Już miał zamiar się iść kąpać, gdy ktoś zadzwonił do drzwi. Kto to może być? Pomyślał i poszedł otworzyć.
- Hello przystojniaku.
- Co tutaj robisz? Zdaje mi się, że cię nie zapraszałem.
- To nic, postanowiłam wpaść i się zabawić.
- Odbiło ci?
- Już ci się nie podobam? Już ci się znudziłam?
- Przestań, nie mam dzisiaj czasu, możesz iść?
- Co jest? Nie traktuj mnie tak.
- Mówiłem ci nie mam czasu.
- Barney, a wcześniej mówiłeś, że zawsze mogę tu przyjść i mówiłeś, że jestem wyjątkowa.
- Chyba nie wierzysz w każde słowo?
- Ale ty jesteś dwulicowy! Ja ci uwierzyłam, byłam na jeden raz? - wzburzyła się.
- Przestań robić sceny, mam robotę, możesz wyjść?
- Kolo, powiedziałam ci nie traktuj mnie, jak jakiejś taniej zdziry!
- A czego ty się spodziewałaś? Poszłaś z facetem na pierwszej randce do łóżka i co? Miałem cię traktować poważnie? Kto tak robi? - zadrwił.
- Ty świnio! Poczekaj jeszcze cię załatwię! - zaczęła się wydzierać i machać rękoma.
- Odp... się ode mnie i wynoś się stąd, nie chcę cię tu więcej widzieć! - Barney już nie wytrzymał nerwowo i też zaczął się wydzierać.
Dziewczyna odwróciła się na pięcie i wyszła, ale przedtem rzuciła:
- Ty gnoju! Nie daruję ci tego!
Barney stał wściekły. WTF? Co to miało być? Już myślałem, że mnie walnie. Teraz te wszystkie bicze będą tu przychodzić? Uświadomił sobie, że dziewczyny tu cały czas się pojawiały i znikały, zaspokajały jego potrzeby, a on skrzętnie z tego korzystał i świetnie się bawił. Nie stanowiło problemu, jak pomieszkiwały u niego. Gotowały i sprzątały. Kiedy mu się jakaś znudziła, szedł do klubu po następną. Tego kwiatu jest pół światu. Teraz nagle się wkurzył, nie chciał, żeby jakieś obce baby mu się kręciły po domu. Co będzie jak Gina tu przyjdzie i jakaś panienka się pojawi? Cholera trzeba będzie zmienić lokum.

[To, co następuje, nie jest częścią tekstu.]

Background: an optimization exercise with open tools, aiming at small area, a short achievable clock period and few clock cycles per item. Do not read the settings as production practice.
Function was checked by simulation only, so behaviour that the tests miss may differ from the original.
No activity file was given, so power comes from the tool's default toggle rates.

==> inputs of violet <==
// ghash_acc
module ghash_acc (
    input  wire         clk,
    input  wire         rst,         
    input  wire         in_valid,
    output wire         in_ready,
    input  wire [1:0]   in_op,
    input  wire [127:0] in_data,
    output wire [127:0] y,
    output wire         y_valid
);
    reg [127:0] h_q;      
    reg [127:0] x_q;      
    reg [127:0] z_q;      
    reg [2:0]   cnt_q;    
    reg         busy_q;
    reg         last_q;   
    reg         hz_q;     
    reg         rdy_q;    
    reg         nrdy_q;   
    reg         yv_q;     
    assign in_ready = rdy_q;
    assign y_valid  = yv_q;
    assign y        = z_q;
    wire accept = in_valid && !nrdy_q;
    wire start  = accept && in_op == 2'd0 && !hz_q;
    wire clr    = rst || (accept && in_op != 2'd2);
    wire busy_n = !rst && (start || (busy_q && !last_q));
    wire [2:0] cnt_n = (rst || !busy_q) ? 3'd0 : cnt_q + 3'd1;
    reg [44:0] hx_q;
    wire [44:0] hx_n;
    assign hx_n[0] = (in_data[0] ^ in_data[121]);
    assign hx_n[1] = (in_data[0] ^ in_data[126]);
    assign hx_n[2] = (in_data[0] ^ in_data[127]);
    assign hx_n[3] = (in_data[1] ^ in_data[122]);
    assign hx_n[4] = ((in_data[0] ^ in_data[1]) ^ in_data[127]);
    assign hx_n[5] = (in_data[0] ^ in_data[1]);
    assign hx_n[6] = (in_data[2] ^ in_data[123]);
  ...
make LEC_CHECK=0 CAP_MARGIN=20 CORE_MARGIN=2 CORE_UTILIZATION=55 PLACE_DENSITY=0.7 SETUP_SLACK_MARGIN=2.3 SLEW_MARGIN=20 finish   # period 5.0 ns
run.sh (not shown) runs the stock make flow with config.mk's settings and CLKGATE_MAP_FILE= SYNTH_SCRIPT=/design/flow/synth_recipe.tcl, a recipe that flattens the netlist after the stock synthesis.
==> pepper: changes against violet <==
--- a/flow/design.v
+++ b/flow/design.v
@@ -17,17 +17,17 @@
     reg         hz_q;     
     reg         rdy_q;    
     reg         nrdy_q;   
     reg         yv_q;     
     assign in_ready = rdy_q;
     assign y_valid  = yv_q;
     assign y        = z_q;
     wire accept = in_valid && !nrdy_q;
-    wire start  = accept && in_op == 2'd0 && !hz_q;
+    wire start  = accept && in_op == 2'd0 && !hz_q && !rst;
     wire clr    = rst || (accept && in_op != 2'd2);
     wire busy_n = !rst && (start || (busy_q && !last_q));
     wire [2:0] cnt_n = (rst || !busy_q) ? 3'd0 : cnt_q + 3'd1;
     reg [44:0] hx_q;
     wire [44:0] hx_n;
     assign hx_n[0] = (in_data[0] ^ in_data[121]);
     assign hx_n[1] = (in_data[0] ^ in_data[126]);
     assign hx_n[2] = (in_data[0] ^ in_data[127]);
@@ -325,35 +325,33 @@
     assign zx[120] = ((z_q[8] ^ z_q[9]) ^ (z_q[10] ^ z_q[15]));
     assign zx[121] = ((z_q[9] ^ z_q[10]) ^ z_q[11]);
     assign zx[122] = ((z_q[10] ^ z_q[11]) ^ z_q[12]);
     assign zx[123] = ((z_q[11] ^ z_q[12]) ^ z_q[13]);
     assign zx[124] = ((z_q[12] ^ z_q[13]) ^ z_q[14]);
     assign zx[125] = ((z_q[13] ^ z_q[14]) ^ z_q[15]);
     assign zx[126] = (z_q[14] ^ z_q[15]);
     assign zx[127] = z_q[15];
-    wire [127:0] zn = pt ^ zx;                   
-    wire [127:0] an = busy_q ? (pt ^ (zx ^ in_data)) : (z_q ^ in_data);
+    wire [127:0] e  = busy_q ? zx : z_q;
     always @(posedge clk) begin
         busy_q <= busy_n;
         cnt_q  <= cnt_n;
         last_q <= busy_n && cnt_n == 3'd7;
         rdy_q  <= !busy_n || cnt_n == 3'd7;
         nrdy_q <= busy_n && cnt_n != 3'd7;
         yv_q   <= !busy_n;
         if (rst)
             hz_q <= 1'b1;
         else if (accept && in_op[1])
             hz_q <= 1'b0;
         if (accept && in_op[1]) begin
             h_q  <= in_data;
             hx_q <= hx_n;
         end
-        if (!nrdy_q)
-            x_q <= an;
+        if (start)
+            x_q <= pt ^ (in_data ^ e);
+        else if (rst)
+            x_q <= 128'd0;
         else
             x_q <= x_q >> 16;
-        if (clr)
-            z_q <= 128'd0;
-        else if (busy_q)
-            z_q <= zn;
+        z_q <= clr ? 128'd0 : pt ^ e;
     end
 endmodule
==> flow/flow/run.sh (new file) <==
#!/bin/bash
# The standard layout (standard.sh: the ORFS flow with the standard synthesis),
# with the port buffers made of sky130_fd_sc_hd__buf_4 instead of the cell
# buffer_ports picks by default. make's full output goes to standard_flow.log;
# each ORFS step keeps its own log under orfs/logs/.
set -euo pipefail
export BUFFER_PORTS_ARGS="-buffer_cell sky130_fd_sc_hd__buf_4"
bash standard.sh > standard_flow.log 2>&1
==> flow/standard.sh (new file) <==
#!/bin/bash
# synth_recipe.tcl (not shown) runs the flow's synth.tcl, then flattens the netlist and writes it again
# the make line also repeats each setting of config.mk as NAME=value (left out here)
make -C /OpenROAD-flow-scripts/flow DESIGN_CONFIG=/design/flow/config.mk WORK_HOME=/design/flow/orfs CLKGATE_MAP_FILE= SYNTH_SCRIPT=/design/flow/synth_recipe.tcl "${@:-finish}"
removed: flow/run.sh
==> run summary <==
quantity                                                             violet      pepper
Result of the run                                  timing/DRC/antenna clean  timing/DRC/antenna clean
Wire length of the first global-routing pass                         263 mm      248 mm
Via count of the first global-routing pass                            40295       37188
Last weighted congestion value of the routability-driven placer       0.903       0.906
Placed cell count                                                      6906        6563
Total leakage power                                               0.0217 uW   0.0151 uW
FF-to-FF setup slack                                                2.23 ns     2.28 ns
Cell count after synthesis                                             6054        5705
Global-route track usage on met3                                      9.81%       8.95%
Total power consumption of the routed design                       20600 uW    11300 uW
Largest net degree at the start of global routing                       110         117
Sequential element share of the synthesized area                      22.8%       23.4%
HPWL after DPL                                                       105 mm      102 mm
Sequential cell area                                              10700 um2   10600 um2
Clock network fraction of total power                                 18.4%       36.7%
Routed length on met1                                               64.1 mm     62.1 mm
Stage delay of the slowest cell on the critical path                0.62 ns     0.65 ns
Crit path max fanout                                                     16          14
Slew at the pin with the worst max-slew slack                       1.06 ns     1.05 ns
Syn Std Cell Area                                                 46100 um2   44900 um2
Count of plain and timing-repair buffers                                715         467
Sequential group share of total power                                 21.2%       39.0%
Routed wire per std cell                                            24.9 um     25.1 um
Testbench counts of violet, summed over its fixed seeds: cycles 21,234, items 2,506.
Testbench counts of pepper, summed over its fixed seeds: cycles 21,234, items 2,506.

-- port drivers added, routing unchanged --
How much do the figures lean on ideal ports? The routed layouts below were timed once more, with nothing changed but the port constraints. Step 1, drivers: a clkbuf_16 drives clk and a buf_2 each remaining input, both assumed. Step 2 also shifts input and output timing later by t, the mid clock arrival at the registers, as if the neighbouring blocks saw the same clock. Three values: ideal ports, drivers, drivers and shift; two values: the first two.
run | shift t [ns] | setup slack, ns | worst register clock-pin slew, ns | worst slew at a driven data input, ns | cell pins on the clock port's net
violet | 0.693 | 2.230 / 2.225 / 1.751 | 0.07 / 0.07 | 0.06 | 1
pepper | 0.708 | 2.281 / 2.281 / 1.777 | 0.07 / 0.07 | 0.07 | 1
After both steps every run listed still meets setup and hold. The setup slack of pepper, which loses most, moves by 0.000 ns with the drivers and by -0.504 ns with both steps.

Poszedł do łazienki, nalał wody i wszedł do wanny. Zaczął się myć. Zamyślił się. Czyżby Gina wyostrzyła mi sumienie? Do tej pory żyłem z dnia na dzień. Tak naprawdę niczym się nie przejmowałem. Hulaj dusza piekła nie ma. Niby cały czas myślałem o Ginie, ale brnąłem dalej, coraz więcej zaliczałem. Tylko moja satysfakcja była najważniejsza. Nie mogłem się opanować. Teraz kiedy wyznaliśmy sobie miłość, wszystko się zmieniło, chcę być wierny, chcę jej się oddać w całości, dziwne uczucie, może się starzeję? Wreszcie jestem szczęśliwy, bycie z drugim człowiekiem uzupełnia, nie jestem sam, wiem, że jest ktoś, kto o mnie myśli. A panienki? Nie, nie potrzebuję już nowych podniet, w tej chwili najważniejsza jest Gina. Naprawdę ją kocham.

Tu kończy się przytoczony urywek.